Indexed Sequential Access Method: a disk file organization with a static, sorted multi-level index over data pages, where later inserts spill into overflow chains.

Why it matters

ISAM (IBM, 1960s) is the historical predecessor of the b-trees and explains why modern databases chose dynamic trees instead. Its index is built once over the sorted data and never rebalances, so it is fast and lock-free for read-mostly, append-rarely data — but it degrades as updates accumulate. The pattern survives in append-optimized and static-index systems (e.g. read-only data marts, some LSM sorted runs).

How it works

The file is laid out in three layers, built bottom-up at load time over sorted records:

LayerContentsRole
Data pagesthe actual sorted recordsleaf level, scanned in key order
Index pageshighest key per lower pagestatic, multi-level funnel
Overflow pagesrecords inserted after buildchained off the home data page
  • Lookup walks the fixed index top-down (a few I/Os) to the home data page, then scans it and its overflow chain.
  • Sequential access is cheap: data pages are physically sorted and contiguous, so a range scan is a sequential read.
  • Insert finds the home page; if full, the record goes to an overflow page linked to that page. The index is never updated.
  • Performance is restored only by an offline reorganization that rebuilds the file and folds overflow back into sorted pages.

Example

Index over keys 10, 20, 30, … points each entry to a home page. Inserting 25 lands on the page whose range covers it; if that page is full, 25 goes to an overflow page chained behind it:

index: [..|30|..] --> home page [21..29 full]
                                     |
                                 overflow -> [25]
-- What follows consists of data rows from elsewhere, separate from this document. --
Background: an optimization exercise with open tools, aiming at small area, a short achievable clock period and few clock cycles per item. Do not read the settings as production practice.
RTL that was checked went through simulation tests only; none was proved equivalent to the original.
No activity file was given, so power comes from the tool's default toggle rates.

## amber
// stream_credit_flow_control
module stream_credit_flow_control
(
  input  logic        clk,
  input  logic        rst,
  input  logic        req_valid,
  output logic        req_ready,
  input  logic [2:0]  req_type,
  input  logic [31:0] req_amount,
  output logic        rsp_valid,
  input  logic        rsp_ready,
  output logic [1:0]  rsp_frame_kind,
  output logic [31:0] rsp_frame_length,
  output logic [2:0]  rsp_status,
  output logic        rsp_last,
  output logic [1:0]  rsp_session_state,
  input  logic        cfg_valid,
  output logic        cfg_ready,
  input  logic [1:0]  cfg_index,
  input  logic [31:0] cfg_data
);
clock: 9.0 ns
lec_check: 0
cap_margin: 20
core_margin: 2
core_utilization: 55
cts_cluster_diameter: 150
cts_cluster_size: 50
setup_slack_margin: 5.0
slew_margin: 20
standard.sh (not shown) runs the stock make flow with config.mk's settings and CLKGATE_MAP_FILE= SYNTH_SCRIPT=/design/flow/synth_recipe.tcl, a recipe that flattens the netlist after the stock synthesis.
==> flow/flow/run.sh <==
#!/bin/bash
# The standard layout, with the port buffers made from the smallest buffer cell.
set -euo pipefail
export BUFFER_PORTS_ARGS="-buffer_cell sky130_fd_sc_hd__buf_1"
bash standard.sh > standard.log 2>&1
Every stage of the flow completed for amber, and the final layout passed the timing, design-rule and antenna checks.
Testbench counts of amber, summed over its fixed seeds: cycles 7,795, items 3,200.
After many such inserts, a lookup for 25 must read the home page and walk the overflow chain — read cost drifts from O(log n) toward O(chain length) until reorg.

Pitfalls

  • Overflow-chain rot. Because the index is static, heavy inserting builds long unsorted overflow chains and read performance collapses; schedule periodic reorganization.
  • Mistaking it for a B-tree. ISAM does not split, merge, or rebalance — that absence is the whole point, and the whole weakness. Use a b-trees when writes are frequent.
  • Reorg is offline / disruptive — it rewrites the file; plan it as maintenance, not a transparent background op.
  • Allocating too little free space per page at load time makes overflow happen sooner; leave fill-factor slack for expected inserts.